トヨタ自動車の業績回復が鮮明だ。5月9日に発表した2018年3月期連結決算は、売上高が前期比6.5%増の29兆3795億円、営業利益が同20.3%増の2兆3998億円だった。純利益は米国の大型法人減税の影響も加わり、2兆4939億円と過去最高を記録した。

期初計画では、18年ぶりとなる2期連続の営業減益を予想していたが、一転して期中で3度も上方修正を重ね、さらに直近予想をも大きく上回って着地した。グループの販売台数は過去最多の1044万台に拡大。円安の追い風もあったが、原価低減努力によるコスト削減が計画より倍近く積み上がった効果が出た。

同日会見した豊田章男社長は「たゆまぬ改善というトヨタらしさが表れ始めた決算」と総括したが、そこに笑顔はなかった。

原価低減はまさにトヨタのお家芸だが、豊田社長には、最近は理解できていない社員が増えているとの不満があった。会見では原価低減とトヨタ生産方式(TPS)の重要性を訴え、「自分たちの競争力であるこの二つを徹底的に磨くことが、今を生き抜くだけでなく、未来を生き抜くためにこそ必要だ」と強調した。
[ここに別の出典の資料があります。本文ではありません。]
==> config.mk <==
export PLATFORM = sky130hd
export DESIGN_NAME = apb_fb_regs
export DESIGN_NICKNAME = d
export VERILOG_FILES = /design/src/vga_pkg.sv /design/src/apb_fb_regs.sv
export SDC_FILE = /design/constraint.sdc
export NUM_CORES = 1
export LEC_CHECK = 0
export BUFFER_PORTS_ARGS = -buffer_cell sky130_fd_sc_hd__buf_2
export CORE_UTILIZATION = 24
export CTS_BUF_LIST = sky130_fd_sc_hd__clkbuf_2 sky130_fd_sc_hd__clkbuf_4 sky130_fd_sc_hd__clkbuf_8
export DETAILED_ROUTE_END_ITERATION = 6
export PLACE_DENSITY = 0.87
export RECOVER_POWER = 100
export REMOVE_ABC_BUFFERS = 1
export SKIP_CTS_REPAIR_TIMING = 1
export SLEW_MARGIN = 15
export SYNTH_ARGS = -nofsm -noshare
export SYNTH_HDL_FRONTEND = slang
export SYNTH_SLANG_ARGS = --single-unit
==> constraint.sdc <==
create_clock -name clock -period 1.4 [get_ports clock]
set_input_delay 0.07 -clock clock [delete_from_list [all_inputs] [get_ports clock]]
set_output_delay 0.07 -clock clock [all_outputs]
set_load 0.005 [all_outputs]
==> src/vga_pkg.sv <==
package vga_pkg;

  // ########################################
  // apb slave
  // ########################################

  typedef enum logic [1:0] {
    idle   = 2'd0, // waiting for a setup phase
    access = 2'd1  // single access cycle, pready high
  } apb_state_t;

  localparam logic [31:0] ctrl_addr = 32'h211F_FFF4; // control register, bit 0 is enable

  // ########################################
  // pixel format
  // ########################################

  localparam int pixel_width  = 24; // packed rgb word
  localparam int colour_width = 8;  // per channel

  localparam int red_lsb   = 16; // red in 23:16
  localparam int green_lsb = 8;  // green in 15:8
  localparam int blue_lsb  = 0;  // blue in 7:0

endpackage

==> src/apb_fb_regs.sv <==
`timescale 1ns/1ps

module apb_fb_regs #(
  parameter int fb_depth = 307200,
  localparam int fb_addr_width = $clog2(fb_depth)
) (
  input  logic                             clock,
  input  logic                             reset,
  input  logic [31:0]                      paddr,
  input  logic                             psel,
  input  logic                             penable,
  input  logic                             pwrite,
  input  logic [31:0]                      pwdata,
  output logic                             pready,
  output logic [31:0]                      prdata,
  output logic                             pslverr,
  output logic                             enable,
  output logic                             fb_we,
  output logic [fb_addr_width-1:0]         fb_waddr,
  output logic [vga_pkg::pixel_width-1:0]  fb_wdata
);

  vga_pkg::apb_state_t state;

  logic ctrl_hit;
  logic fb_hit;
  logic done;

  // ########################################
  // handshake
  // ########################################

  always_ff @(posedge clock or posedge reset) begin
    if (reset) begin
      state <= vga_pkg::idle;
    end else begin
      case (state)
        vga_pkg::idle: begin
          if (psel && !penable) begin
            state <= vga_pkg::access; // setup phase seen
          end
        end
        vga_pkg::access: begin
          state <= vga_pkg::idle; // never more than one wait-free access
        end
        default: begin
          state <= vga_pkg::idle;
        end
      endcase
    end
  end

  assign pready = (state == vga_pkg::access);
  assign done   = pready && psel && penable;

  // ########################################
  // decode
  // ########################################

  assign ctrl_hit = (paddr == vga_pkg::ctrl_addr);
  assign fb_hit   = !ctrl_hit && ({2'b00, paddr[31:2]} < 32'(fb_depth)); // word index

  assign pslverr = pready && psel && !ctrl_hit && !fb_hit;
  assign prdata  = (pready && !pwrite && ctrl_hit) ? {31'b0, enable} : 32'b0;

  always_ff @(posedge clock or posedge reset) begin
    if (reset) begin
      enable <= 1'b0;
    end else if (done && pwrite && ctrl_hit) begin
      enable <= pwdata[0];
    end
  end

  // framebuffer write lands on the completing edge
  assign fb_we    = done && pwrite && fb_hit;
  assign fb_waddr = paddr[fb_addr_width+1:2];
  assign fb_wdata = pwdata[vga_pkg::pixel_width-1:0]; // upper byte dropped

endmodule

After elaboration in Yosys (flattened, before gate mapping)
Cells that the tools add are included.
{ "word_totals": {"ff_bits": 3, "wordCells": 25} }
{ "classes": {"order_cmp": 1, "eq_ne": 3, "mux": 3, "n_reduce_logical": 16} }
{ "op_table": {"columns": ["operator", "n"], "rows": [
  ["$eq 32x30->1 const B", 1],
  ["$lt 30x19->1 const B", 1],
  ["$logic_and 1x1->1", 11],
  ["$logic_not 1->1", 4],
  ["$mux 2", 2],
  ["$eq 2x1->1 const B", 1],
  ["$logic_not 2->1", 1],
  ["$ne 2x2->1 const B", 1],
  ["$mux 1", 1]
]} }

Longest topological paths before layout
Gate-level depths: netlist of run 1.
{ "depth": {"depth_word": 5, "depth_mapped": 5, "ltp_nobuf": 5} }

Least setup slack after synthesis of run 1
OpenSTA, ideal clock, no wires.
{ "synth_path": {"path_type": "input-to-reg", "start": "in paddr[25]", "end": "reg enable", "setup_ps": 127, "arrival_ps": 1243, "required_time_ps": 1273, "path_slack_ps": 30, "path_stages": 5, "cell_sequence": "nor4_1 > nand3_1 > or3_4 > nor2_2 > mux2_1"} }
{ "synth_via": {"elab_chain_cells": 2} }
{ "synth_rtl": {"columns": ["element", "line_no", "source"], "rows": [
  ["from (decl)", "apb_fb_regs.sv:9", "input logic [31:0] paddr,"],
  ["$eq 32x30->1", "apb_fb_regs.sv:60", "assign ctrl_hit = (paddr == vga_pkg::ctrl_addr);"],
  ["$logic_and 1x1->1", "apb_fb_regs.sv:69", "end else if (done && pwrite && ctrl_hit) begin"],
  ["to (signal assigned)", "apb_fb_regs.sv:70", "enable <= pwdata[0];"],
  ["to (decl)", "apb_fb_regs.sv:17", "output logic enable,"]
]} }
No other way between the ends.
A chain may end at the register's enable or synchronous reset.

Final worst setup path of run 1
{ "layout_path": {"start": "reg state[0]", "end": "reg enable"} }
{ "layout_via": {"elab_chain_cells": 5} }
{ "layout_rtl": {"columns": ["element", "line_no", "source"], "rows": [
  ["from (decl)", "apb_fb_regs.sv:23", "vga_pkg::apb_state_t state;"],
  ["from (signal assigned)", "apb_fb_regs.sv:35", "state <= vga_pkg::idle;"],
  ["from (signal assigned)", "apb_fb_regs.sv:40", "state <= vga_pkg::access;"],
  ["from (signal assigned)", "apb_fb_regs.sv:44", "state <= vga_pkg::idle;"],
  ["$eq 2x1->1", "apb_fb_regs.sv:53", "assign pready = (state == vga_pkg::access);"],
  ["$logic_and 1x1->1 (2 in a row)", "apb_fb_regs.sv:54", "assign done = pready && psel && penable;"],
  ["$logic_and 1x1->1 (2 in a row)", "apb_fb_regs.sv:69", null]
]} }
No other way between the ends.

==> impl_metrics.toml, run 1 <==
[die]
die_area_um2 = 3490
io-pin-count = 148
start_util_pct = 25.4
rows = 20
die_w_um = 59.1
core-area_um2 = 3080
die_y_um = 59.1

[sta]
post-route-min-period_ps = 1330
finalSetupViolations = 0
rsz0062_at_grt = "no"
finClkSkew_ps = 0.179
fin_ws_ps = 67.3
max_freq_mhz = 750
period_share_pct = 95.2
slew_violations = 0
finalHoldViolations = 0
hold_ws_ps = 22.5

[place]
globalplace.congestion = 0.675
post-place-ws_ps = -146
port-buffer-count = 62
place_inst = 170
dp_hpwl_mm = 1.89

[synth]
ys_top_cells_by_count = "74 x buf_4, 4 x nand2_1, 4 x nor2_1"
synth-adder-area-share_pct = 0
ys_ff_latch = 2
synth-xor-area-share_pct = 0
synth_top_family_by_area = "buffers and inverters"
synth_top_cell_by_area = "buf_4"
synthFlopType = "dfrtp_1"
yosys_warnings = 0
synth_compound_area_share_pct = 3.84
netlist_area_um2 = 782
yosys-top-cells-area = "buf_4 71%, dfrtp_1 6.4%, nand4_1 2.4%"
synthSimpleGateAreaFrac_pct = 16.3
syn_avg_cell_area_um2 = 7.45
ys_types = 19
synth_mux_area_share_pct = 1.44
synth_top_area_share_pct = 71.0
synth_edf_count = 0
synthMostInstantiatedCell = "buf_4"
seq_area_frac_synth_pct = 6.40
synthArstFlopShare_pct = 100
netlist_instances = 105

[power_and_ir_drop]
cellPowerDensity_nw_per_um2 = 423
vdd_drop_max_uv = 390
p_sw_uw = 101
netSwitchingFraction_pct = 31.4
leakagePower_uw = 0.000424
pwr-share-comb_pct = 42.3
clkPwrFrac_pct = 38.8
seqPwrFrac_pct = 18.9
intPower_uw = 221

[global_route]
antenna_found_initial = 0
grt_pass1_vias = 469
gr-total-overflow = 0
grt_first_pass_wirelength_mm = 2.42
grtUsageTotal_pct = 10.9
grt_max_degree = 4

[critical_path]
worst-setup-path-type = "reg2reg"
r2r-start = "state[0]$_DFFE_PP0P_"
worstPathRequired_ps = 1500
cp-end-kind = "register"
crit_path_max_fanout = 2
arrival_ps = 1430
cp-startpoint = "state[0]$_DFFE_PP0P_"
start_kind = "register"

[clock_network]
path_clk_slew_ps = 30
cts.htree.levels = 1
cts_buffers = 3
cts_tree = "yes"
cts_max_path_buffers = 2
cts_root_buffer = "clkbuf_4"
clock-sinks = 2
clkLatencyLatePin_ps = 220

[routing]
drc = 0
num_vias = 657
drtPass1Iterations = 4
finalWirelength_mm = 2.13
drtIter0Drc = 10
viasPerCell = 3.78
wl_per_cell_um = 12.2
postRouteAntennaNets = 0

[final_layout]
stdcell_count = 174
drive_gt1_share_pct = 48.5
syn_to_final_growth_pct = -2.56
antenna_cells = 0
nets = 201

[hold_path]
min-delay-start = "penable"
hp-class = "in2reg"

[status]
outcome = "complete, no violations"

[job]
drv_cap = 0
## cells in the final DEF (no fill, tap or decap)
master / Yosys / routed
conb_1: 1 / 31
buf_4: 74 / 2
nor2_2: 1 / 1
nor3_1: 1 / 1
nor4_1: 3 / 1
inv_1: 1 / 1
nand4b_1: 2 / 2
nand2_1: 4 / 3
mux2_1: 1 / 1
dlygate4sd3_1: 0 / 1
buf_2: 0 / 52
nand3b_1: 1 / 1
nand3_1: 1 / 1
nor4_2: 0 / 2
nor2_1: 4 / 4
or3_4: 1 / 1
nor3b_1: 1 / 1
nand4_1: 3 / 3
clkbuf_1: 0 / 11
a21o_1: 1 / 1
a211o_1: 2 / 2
clkbuf_4: 0 / 3
a21oi_2: 0 / 1
nand2_2: 0 / 1
dfrtp_1: 2 / 2
## power groups by stage
stage          sequential, uW  clock [uW]  combinational (uW)
4_1_cts                  60.7         132                 137
3_5_place_dp             61.3           0                 137
3_3_place_gp             61.2           0                 135
5_1_grt                  60.8         138                 154
6_report                 60.9         125                 136
2_1_floorplan            62.0           0                32.7
## final cells by class
class                           instances  area, um2
Fill cell                             341       2320
Timing Repair Buffer                   66        327
Multi-Input combinational cell         58        304
Tap cell                               44       55.1
Sequential cell                         2       50.0
Clock buffer                            3       22.5
Inverter                                1       3.75
## layer usage
metal / GRT usage, % / part of all wire, %
met1: 6.71 / 25
met2: 15.4 / 46
met3: 14.2 / 26
met4: 7.14 / 1.0
met5: 11.1 / 2.4
## final timing paths
path | endpoint | slack, ps | depth (start not counted)
worst max-delay path | enable$_DFFE_PP0P_ | 70 | 4
worst min-delay path | state[0]$_DFFE_PP0P_ | 20 | 2
worst max register to register | enable$_DFFE_PP0P_ | 70 | 4
worst min register to register | enable$_DFFE_PP0P_ | 520 | 1
max in group asynchronous | enable$_DFFE_PP0P_ | 1040 | 3
min in group asynchronous | state[0]$_DFFE_PP0P_ | 250 | 3
## worst max-delay path, cell delays in order, from the launching register on
cell and delay [ps]:
dfrtp_1 340, nand2_1 70, or3_4 370, nor2_2 100
mux2_1 320
## kinds of logic after synthesis
logic type,after synthesis
AO/OA/AOI/OAI,4
buffers and inverters,75
flip-flops,2
multiplexers,1
other,1
AND/OR/NAND/NOR,22
## per-stage QoR
stage	TNS, ps	util (%)	total power, uW	area (um2)
floorplan	0	-	94.7	339
global placement	-113	23.6	196	727
detailed placement	-146	23.6	198	727
CTS	0	24.3	330	749
global route	0	24.8	353	762
finish	0	24.8	322	762
## flip-flops by register name (all words and copies together) (netlist names)
register	count
enable	1
state	1
(Power assumes the default switching activity.)
==> run 2, diff against run 1 <==
- CORE_ASPECT_RATIO: unset -> 0.6
- SLEW_MARGIN: 15 -> unset
==> impl_metrics.toml, run 2 (same netlist as run 1, synthesis figures left out) <==
[power_and_ir_drop]
leakagePower_uw = 0.000416
p_sw_uw = 110
vdd_drop_max_uv = 351
netSwitchingFraction_pct = 26.5
pwr-share-comb_pct = 31.9
seqPwrFrac_pct = 14.6
total_power_uw = 415
clkPwrFrac_pct = 53.6
cellPowerDensity_nw_per_um2 = 548
intPower_uw = 305

[global_route]
grt_first_pass_wirelength_mm = 2.70
grt_pass1_vias = 521
grt_max_degree = 4
grtUsageTotal_pct = 11.7
antenna_found_initial = 0
gr-total-overflow = 0

[sta]
fin_ws_ps = 19.4
finClkSkew_ps = 5.18
finalHoldViolations = 0
max_freq_mhz = 724
tns_ps = 0
finalSetupViolations = 0
post-route-min-period_ps = 1380
slew_violations = 0
period_share_pct = 98.6

[clock_network]
path_clk_slew_ps = 30
clock-sinks = 2
cts_tree = "yes"
cts_root_buffer = "clkbuf_8"
cts_buffers = 3
clkLatencyLatePin_ps = 210
cts.htree.levels = 1
cts_max_path_buffers = 2

[critical_path]
worstPathRequired_ps = 1330
start_kind = "input pin"
critPathBufInv = 2
cp_cell_sequence = "buf_2 -> a21o_1 -> a211o_1 -> a211o_1 -> a21oi_2 -> nor2_1 -> buf_2"
crit_path_max_fanout = 3
cp-end-kind = "primary output"
arrival_ps = 1310
max_stage_delay_ps = 330
crit_family = "compound AO/OA/AOI/OAI gates"
slowest_stage = "a211o_1"
worst-setup-path-type = "in2out"

[final_layout]
top_regs = "enable (1), state (1)"
syn_to_final_growth_pct = -3.04
drive_gt1_share_pct = 43.1
stdcell_count = 172
final_common_cell = "buf_2"
antenna_cells = 0
nets = 201
layout_common_cells = "48 x buf_2, 31 x conb_1, 15 x clkbuf_1"

[job]
drv_cap = 0

[routing]
drtIter0Drc = 21
wl_per_cell_um = 12.7
finalWirelength_mm = 2.19
viasPerCell = 3.60
postRouteAntennaNets = 0
drc = 0
drtPass1Iterations = 3
num_vias = 620

[hold_path]
hp-class = "in2reg"

[place]
place_inst = 167
post-place-ws_ps = -146
dp_hpwl_mm = 1.97
globalplace.congestion = 0.780
port-buffer-count = 62

[die]
die_y_um = 46.2
core-area_um2 = 2980
start_util_pct = 26.2
die_area_um2 = 3500
rows = 15
die_w_um = 75.7
io-pin-count = 148

[status]
outcome = "complete, no violations"
[run 2: cell count changes in the layout (fill, tap and decap cells not counted), sizes merged]
cell    before  now
clkbuf      14   18
buf         54   50
[run 2: cell type report]
type | instances | area, um2
Clock buffer | 3 | 41.3
Fill cell | 346 | 2230
Inverter | 1 | 3.75
Sequential cell | 2 | 50.0
Timing Repair Buffer | 66 | 322
Multi-Input combinational cell | 58 | 289
Tap cell | 42 | 52.6
[run 2: final timing paths]
check	start	endpoint	slack (ps)	depth (start not counted)
max	paddr[14]	pslverr	20	7
min	penable	state[0]$_DFFE_PP0P_	40	2
max reg2reg	state[0]$_DFFE_PP0P_	enable$_DFFE_PP0P_	90	4
min reg2reg	enable$_DFFE_PP0P_	enable$_DFFE_PP0P_	520	1
max in group asynchronous	reset	enable$_DFFE_PP0P_	1020	3
min in group asynchronous	reset	state[0]$_DFFE_PP0P_	260	3
[run 2: per-stage QoR]
| stage | util (%) | hold WS, ps | area, um2 |
|---|---|---|---|
| after floorplan | - | -189 | 339 |
| after global placement | 24.0 | -62.9 | 717 |
| after detailed placement | 24.0 | -70.4 | 717 |
| after CTS | 25.4 | -290 | 758 |
| after global routing | 25.4 | 41.4 | 758 |
| final | 25.4 | 38.2 | 758 |
[run 2: layer usage]
metal	global-route usage, %	wire length, um	share of wire (%)	up-vias
met5	12.7	55	2.5	-
met4	3.33	11	0.50	2
met3	13.8	476	22	4
met2	13.0	874	40	63
met1	12.4	767	35	263
li1	-	-	-	288
[run 2: power by group through the flow]
| stage | sequential, uW | combinational, uW | clock [uW] |
|---|---|---|---|
| after floorplan | 62.0 | 32.7 | 0 |
| after global placement | 61.1 | 134 | 0 |
| after detailed placement | 61.3 | 135 | 0 |
| after CTS | 60.5 | 135 | 229 |
| after global routing | 60.6 | 157 | 241 |
| final | 60.5 | 132 | 222 |
==> run 3, diff against run 2 <==
- CORE_MARGIN: unset -> 5
==> impl_metrics.toml, run 3 (same netlist as run 1, synthesis figures left out) <==
[die]
die_area_um2 = 4540
die_w_um = 83.7
io-pin-count = 148
die_y_um = 54.2
core-area_um2 = 3200
start_util_pct = 24.4
rows = 16

[clock_network]
cts_buffers = 3
cts_root_buffer = "clkbuf_8"
cts.htree.levels = 1
clkLatencyLatePin_ps = 210
clock-sinks = 2
cts_tree = "yes"
path_clk_slew_ps = 30
cts_max_path_buffers = 2

[routing]
drtIter0Drc = 5
num_vias = 634
viasPerCell = 3.62
drtPass1Iterations = 4
drc = 0
wl_per_cell_um = 13.3
postRouteAntennaNets = 0
finalWirelength_mm = 2.33

[critical_path]
r2r_slack_ps = 100
slowest_stage = "or3_4"
cp-end-kind = "register"
cp-startpoint = "state[0]$_DFFE_PP0P_"
start_kind = "register"
worst-setup-path-type = "reg2reg"
max_stage_delay_ps = 380
worstPathRequired_ps = 1480
reg2reg_to = "enable$_DFFE_PP0P_"
reg2reg_depth = 4
crit_path_max_fanout = 2
arrival_ps = 1390
cp_cell_sequence = "nand2_1 -> or3_4 -> nor2_2 -> mux2_1"
r2r-start = "state[0]$_DFFE_PP0P_"
cp-endpoint = "enable$_DFFE_PP0P_"

[power_and_ir_drop]
cellPowerDensity_nw_per_um2 = 547
total_power_uw = 419
clkPwrFrac_pct = 52.8
netSwitchingFraction_pct = 26.9
p_sw_uw = 113
leakagePower_uw = 0.000415
seqPwrFrac_pct = 14.4
vdd_drop_max_uv = 297
pwr-share-comb_pct = 32.7
intPower_uw = 307

[place]
dp_hpwl_mm = 2.06
port-buffer-count = 62
post-place-ws_ps = -142
place_inst = 171
globalplace.congestion = 0.719

[final_layout]
nets = 201
fillers = 372
drive_gt1_share_pct = 43.1
top_regs = "enable (1), state (1)"
syn_to_final_growth_pct = -1.92
layout_common_cells = "45 x buf_2, 31 x conb_1, 16 x clkbuf_1"
stdcell_count = 175
final_common_cell = "buf_2"
antenna_cells = 0

[sta]
max_freq_mhz = 767
hold_ws_ps = 46.6
post-route-min-period_ps = 1300
finalHoldViolations = 0
finalSetupViolations = 0
rsz0062_at_grt = "no"
fin_ws_ps = 95.4
period_share_pct = 93.2
finClkSkew_ps = 3.60
slew_violations = 0

[hold_path]
hp-class = "in2reg"

[status]
outcome = "complete, no violations"

[global_route]
grt_max_degree = 4
antenna_found_initial = 0
grt_pass1_vias = 523
grt_first_pass_wirelength_mm = 2.64
grtUsageTotal_pct = 8.03
gr-total-overflow = 0

[job]
drv_cap = 0
[run 3: critical path, delay by kind of cell (launching register included)]
family / cells / cell delay, ps
DFF: 1 / 320
muxes: 1 / 320
and+or+nand+nor: 3 / 540
[run 3: cell type report]
class                      instances  area, um2  share of cell area, %
multi-input combinational         58        295                   38.5
timing repair buffer              66        320                   41.8
tap                               45       56.3                   7.34
clock buffer                       3       41.3                   5.38
sequential                         2       50.0                   6.53
inverter                           1       3.75                  0.489
[run 3: metrics by stage]
stage / area [um2] / TNS (ps) / utilization (%)
5_1_grt: 767 / 0 / 23.9
3_3_place_gp: 728 / -91.6 / 22.7
4_1_cts: 769 / 0 / 24.0
6_report: 767 / 0 / 23.9
2_1_floorplan: 339 / 0 / -
3_5_place_dp: 728 / -142 / 22.7
[run 3: how the worst min path moves through the flow]
stage | from | end | slack, ps | cells after the start
floorplan | reset | enable$_DFFE_PP0P_ | -190 | 1
global placement | reset | state[0]$_DFFE_PP0P_ | -70 | 2
detailed placement | reset | state[0]$_DFFE_PP0P_ | -70 | 2
CTS | reset | enable$_DFFE_PP0P_ | -290 | 2
global route | penable | state[0]$_DFFE_PP0P_ | 50 | 2
finish | penable | state[0]$_DFFE_PP0P_ | 50 | 2
[run 3: per-layer routing]
| metal | global-route usage, % | share of wire (%) | up-vias |
|---|---|---|---|
| met3 | 10.4 | 21 | 2 |
| met4 | 1.60 | 0.043 | 2 |
| met2 | 9.76 | 46 | 66 |
| met1 | 7.70 | 31 | 275 |
| met5 | 6.82 | 1.7 | - |
| li1 | - | - | 289 |
[run 3: power groups by stage]
stage          Combinational (uW)  Clock (uW)  Sequential, uW
3_3_place_gp                  137           0            61.1
3_5_place_dp                  138           0            61.1
5_1_grt                       156         238            60.8
6_report                      137         222            60.5
4_1_cts                       138         229            60.6
2_1_floorplan                32.7           0            62.0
19年3月期の業績予想は売上高が29兆円(前期比1%減)、営業利益が2兆3000億円(同4%減)と再び減収減益を見込む。為替前提を1ドル=105円と前期より6円円高に設定したことなどが2300億円の減益要因になり、原価低減では補えない見通しだ。為替前提は足元と比べて保守的とはいえ、為替に左右されない体質作りが急務だ。

ドル箱だった北米市場にも逆風が吹く。新車需要が頭打ちになり、競争の激化に伴って販売店の値下げ原資となるインセンティブ(販売奨励金)が増加する懸念もある。トヨタは今年、上級セダン「アバロン」など新モデルを約15種投入して需要を喚起する構えだ。人気のあるピックアップトラックもメキシコ工場で生産能力を6割高め、セダンから大型車への需要シフトへの対応も急ぐ。